* _WHAT THE TASK REQUIRES_
Your task is to copy each line in the listing that includes the word "busy".

* _SUPPLIED ENTRIES_
What follows belongs to an exercise in optimizing a design on an open flow for small area, a short achievable clock period and few clock cycles; a production flow would make more cautious choices.

==> inputs of run K <==
==> flow/design.v <==
`default_nettype none
package tti_pkg;
    localparam int MAX_DIGITS  = 16;
    localparam int ALPHA_SLOTS = 16;
    localparam int CHAR_W    = 8;
    localparam int LEN_W     = 5;
    localparam int VALUE_W   = 32;
    localparam int DIGIT_W   = 4;
    localparam int CFG_W     = 64;
    localparam int ADDR_W    = 5;
    localparam int REG_IDX_W = 2;
    localparam logic [REG_IDX_W-1:0] REG_DIGITS_LOW  = 2'd0;
    localparam logic [REG_IDX_W-1:0] REG_DIGITS_HIGH = 2'd1;
    localparam logic [REG_IDX_W-1:0] REG_BASE_LENGTH = 2'd2;
    localparam logic [CHAR_W-1:0] CHAR_NUL   = 8'h00;
    localparam logic [CHAR_W-1:0] CHAR_TAB   = 8'h09;
    localparam logic [CHAR_W-1:0] CHAR_CR    = 8'h0D;
    localparam logic [CHAR_W-1:0] CHAR_SPACE = 8'h20;
    localparam logic [CHAR_W-1:0] CHAR_PLUS  = 8'h2B;
    localparam logic [CHAR_W-1:0] CHAR_MINUS = 8'h2D;
    function automatic logic is_space(input logic [CHAR_W-1:0] c);
        is_space = (c == CHAR_SPACE) || ((c >= CHAR_TAB) && (c <= CHAR_CR));
    endfunction
    function automatic logic is_reserved(input logic [CHAR_W-1:0] c);
        is_reserved = (c == CHAR_NUL) || (c == CHAR_PLUS) || (c == CHAR_MINUS) || is_space(c);
    endfunction
endpackage
`default_nettype wire
`default_nettype none
module text_to_integer_any_base
(
    input  wire logic                             clk,
    input  wire logic                             rst_n,
    input  wire logic                             s_tvalid,
    output logic                                  s_tready,
    input  wire logic [7:0]                       s_tdata,    
    input  wire logic                             s_tlast,    
    output logic                                  m_tvalid,
    input  wire logic                             m_tready,
    output logic [31:0]                           m_tdata,    
    output logic                                  m_tuser,    
    input  wire logic                             psel,
    input  wire logic                             penable,
    input  wire logic                             pwrite,
    input  wire logic [tti_pkg::ADDR_W-1:0]       paddr,
    input  wire logic [tti_pkg::CFG_W-1:0]        pwdata,
    output logic [tti_pkg::CFG_W-1:0]             prdata,
    output logic                                  pready
);
    localparam logic [1:0] PH_SPACE  = 2'd0;
    localparam logic [1:0] PH_SIGN   = 2'd1;
    localparam logic [1:0] PH_DIGIT  = 2'd2;
    localparam logic [1:0] PH_FROZEN = 2'd3;
    logic [63:0] lo_q;
    logic [63:0] hi_q;
    logic [4:0]  len_q;
    logic        lo_v;
    logic        hi_v;
    logic        len_v;
    logic        rd_lo;
    logic        rd_hi;
    logic        rd_len;
    logic        cfg_write;
    logic [1:0]  cfg_idx;
    assign pready    = 1'b1;
    assign cfg_write = psel && penable && pwrite;
    assign cfg_idx   = paddr[4:3];
    always_ff @(posedge clk)
    begin
        if (cfg_write && (cfg_idx == tti_pkg::REG_DIGITS_LOW))
            lo_q <= pwdata;
        if (cfg_write && (cfg_idx == tti_pkg::REG_DIGITS_HIGH))
            hi_q <= pwdata;
        if (cfg_write && (cfg_idx == tti_pkg::REG_BASE_LENGTH))
            len_q <= pwdata[4:0];
        rd_lo  <= (cfg_idx == tti_pkg::REG_DIGITS_LOW)  && lo_v;
        rd_hi  <= (cfg_idx == tti_pkg::REG_DIGITS_HIGH) && hi_v;
        rd_len <= (cfg_idx == tti_pkg::REG_BASE_LENGTH) && len_v;
    end
    always_ff @(posedge clk or negedge rst_n)
    begin
        if (!rst_n)
        begin
            lo_v  <= 1'b0;
            hi_v  <= 1'b0;
            len_v <= 1'b0;
        end
        else if (cfg_write)
        begin
            if (cfg_idx == tti_pkg::REG_DIGITS_LOW)
                lo_v <= 1'b1;
            if (cfg_idx == tti_pkg::REG_DIGITS_HIGH)
                hi_v <= 1'b1;
            if (cfg_idx == tti_pkg::REG_BASE_LENGTH)
                len_v <= 1'b1;
        end
    end
    assign prdata = ({64{rd_lo}} & lo_q) | ({64{rd_hi}} & hi_q) |
                    {59'd0, {5{rd_len}} & len_q};
    logic       busy;        
    logic [3:0] cnt;         
    logic       ok_q;        
    logic [7:0]  alpha [16];
    logic [7:0]  a_sel;
    logic [7:0]  c;
    logic [15:0] in_range;
    logic [15:0] m;
    logic [3:0]  enc;
    logic        c_nul;
    logic        c_space;
    logic        c_minus;
    logic        c_plus;
    logic        c_hit;
    logic [3:0]  c_d;
    always_comb
    begin
        for (int i = 0; i < 8; i++)
        begin
            alpha[i]     = lo_q[i*8 +: 8];
            alpha[i + 8] = hi_q[i*8 +: 8];
        end
    end
    assign a_sel = alpha[cnt];
    assign c     = busy ? a_sel : s_tdata;
    always_comb
    begin
        enc = '0;
        for (int i = 0; i < 16; i++)
        begin
            in_range[i] = (5'(i) < len_q);
            m[i]        = in_range[i] && (alpha[i] == c);
            if (m[i])
                enc = enc | 4'(i);
        end
    end
    assign c_nul   = (c == tti_pkg::CHAR_NUL);
    assign c_space = tti_pkg::is_space(c);
    assign c_minus = (c == tti_pkg::CHAR_MINUS);
    assign c_plus  = (c == tti_pkg::CHAR_PLUS);
    assign c_hit   = ok_q && (|m);
    assign c_d     = ok_q ? enc : 4'd0;
    logic        slot_bad;
    logic        len_bad;
    assign slot_bad = in_range[cnt] &&
                      (c_nul || c_space || c_minus || c_plus || |(m & ~(16'd1 << cnt)));
    assign len_bad  = !len_v || !lo_v || (len_q < 5'd2) || (len_q > 5'd16) ||
                      ((len_q > 5'd8) && !hi_v);
    always_ff @(posedge clk or negedge rst_n)
    begin
        if (!rst_n)
        begin
            busy <= 1'b0;
            ok_q <= 1'b0;
        end
        else if (cfg_write)
        begin
            busy <= 1'b1;
            ok_q <= 1'b1;
        end
        else if (busy)
        begin
            if (slot_bad || len_bad)
                ok_q <= 1'b0;
            if (cnt == 4'd15)
                busy <= 1'b0;
        end
    end
    always_ff @(posedge clk)
    begin
        if (cfg_write)
            cnt <= 4'd0;
        else if (busy)
            cnt <= cnt + 4'd1;
    end
    typedef struct packed {
        logic       last;
        logic       nul;
        logic       space;
        logic       minus;
        logic       plus;
        logic       hit;
        logic [3:0] d;
    } beat_t;
    beat_t in_b;
    beat_t main_b;
    beat_t skid_b;
    logic  main_v;
    logic  skid_v;
    logic  out_v;
    logic  fire;
    logic  in_hs;
    assign in_b     = {s_tlast, c_nul, c_space, c_minus, c_plus, c_hit, c_d};
    assign s_tready = !skid_v;
    assign in_hs    = s_tvalid && !skid_v;
    assign fire     = main_v && (!out_v || m_tready);
    always_ff @(posedge clk)
    begin
        if (!skid_v)
            skid_b <= in_b;
        if (!main_v || fire)
            main_b <= skid_v ? skid_b : in_b;
    end
    always_ff @(posedge clk or negedge rst_n)
    begin
        if (!rst_n)
        begin
            main_v <= 1'b0;
            skid_v <= 1'b0;
        end
        else if (!main_v || fire)
        begin
            main_v <= skid_v || in_hs;
            skid_v <= 1'b0;
        end
        else if (in_hs)
            skid_v <= 1'b1;
    end
    logic [1:0]  phase_q;
    logic [1:0]  phase_n;
    logic        neg_q;
    logic        neg_n;
    logic [31:0] acc_q;
    logic [31:0] acc_n;
    logic        acc_we;
    logic        pre;
    logic [4:0]  rg;
    logic [31:0] sd;
    assign pre = !phase_q[1];
    always_comb
    begin
        phase_n = phase_q;
        neg_n   = neg_q;
        if (phase_q != PH_FROZEN)
        begin
            if (main_b.nul)
                phase_n = PH_FROZEN;
            else if ((phase_q == PH_SPACE) && main_b.space)
                phase_n = PH_SPACE;
            else if (pre && main_b.minus)
            begin
                phase_n = PH_SIGN;
                neg_n   = !neg_q;
            end
            else if (pre && main_b.plus)
                phase_n = PH_SIGN;
            else if (main_b.hit)
                phase_n = PH_DIGIT;
            else
                phase_n = PH_FROZEN;
        end
    end
    assign rg     = phase_q[1] ? len_q : 5'd0;
    assign sd     = {{28{neg_q}}, main_b.d ^ {4{neg_q}}};
    assign acc_n  = (rg[0] ? acc_q : 32'd0) +
                    (rg[1] ? {acc_q[30:0], 1'b0} : 32'd0) +
                    (rg[2] ? {acc_q[29:0], 2'b0} : 32'd0) +
                    (rg[3] ? {acc_q[28:0], 3'b0} : (rg[4] ? {acc_q[27:0], 4'b0} : 32'd0)) +
                    sd + {31'd0, neg_q};
    assign acc_we = fire && (pre || ((phase_q == PH_DIGIT) && main_b.hit));
    always_ff @(posedge clk)
    begin
        if (acc_we)
            acc_q <= acc_n;
    end
    always_ff @(posedge clk or negedge rst_n)
    begin
        if (!rst_n)
        begin
            phase_q <= PH_SPACE;
            neg_q   <= 1'b0;
            out_v   <= 1'b0;
        end
        else
        begin
            if (fire)
            begin
                if (main_b.last)
                begin
                    phase_q <= PH_SPACE;
                    neg_q   <= 1'b0;
                end
                else
                begin
                    phase_q <= phase_n;
                    neg_q   <= neg_n;
                end
            end
            if (fire && main_b.last)
                out_v <= 1'b1;
            else if (m_tready)
                out_v <= 1'b0;
        end
    end
    assign m_tvalid = out_v;
    assign m_tdata  = acc_q;
    assign m_tuser  = ok_q;
endmodule
`default_nettype wire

* _RESPONSE BELOW_
    logic       busy;        
    assign c     = busy ? a_sel : s_tdata;
            busy <= 1'b0;
            busy <= 1'b1;
        else if (busy)
                busy <= 1'b0;
        else if (busy)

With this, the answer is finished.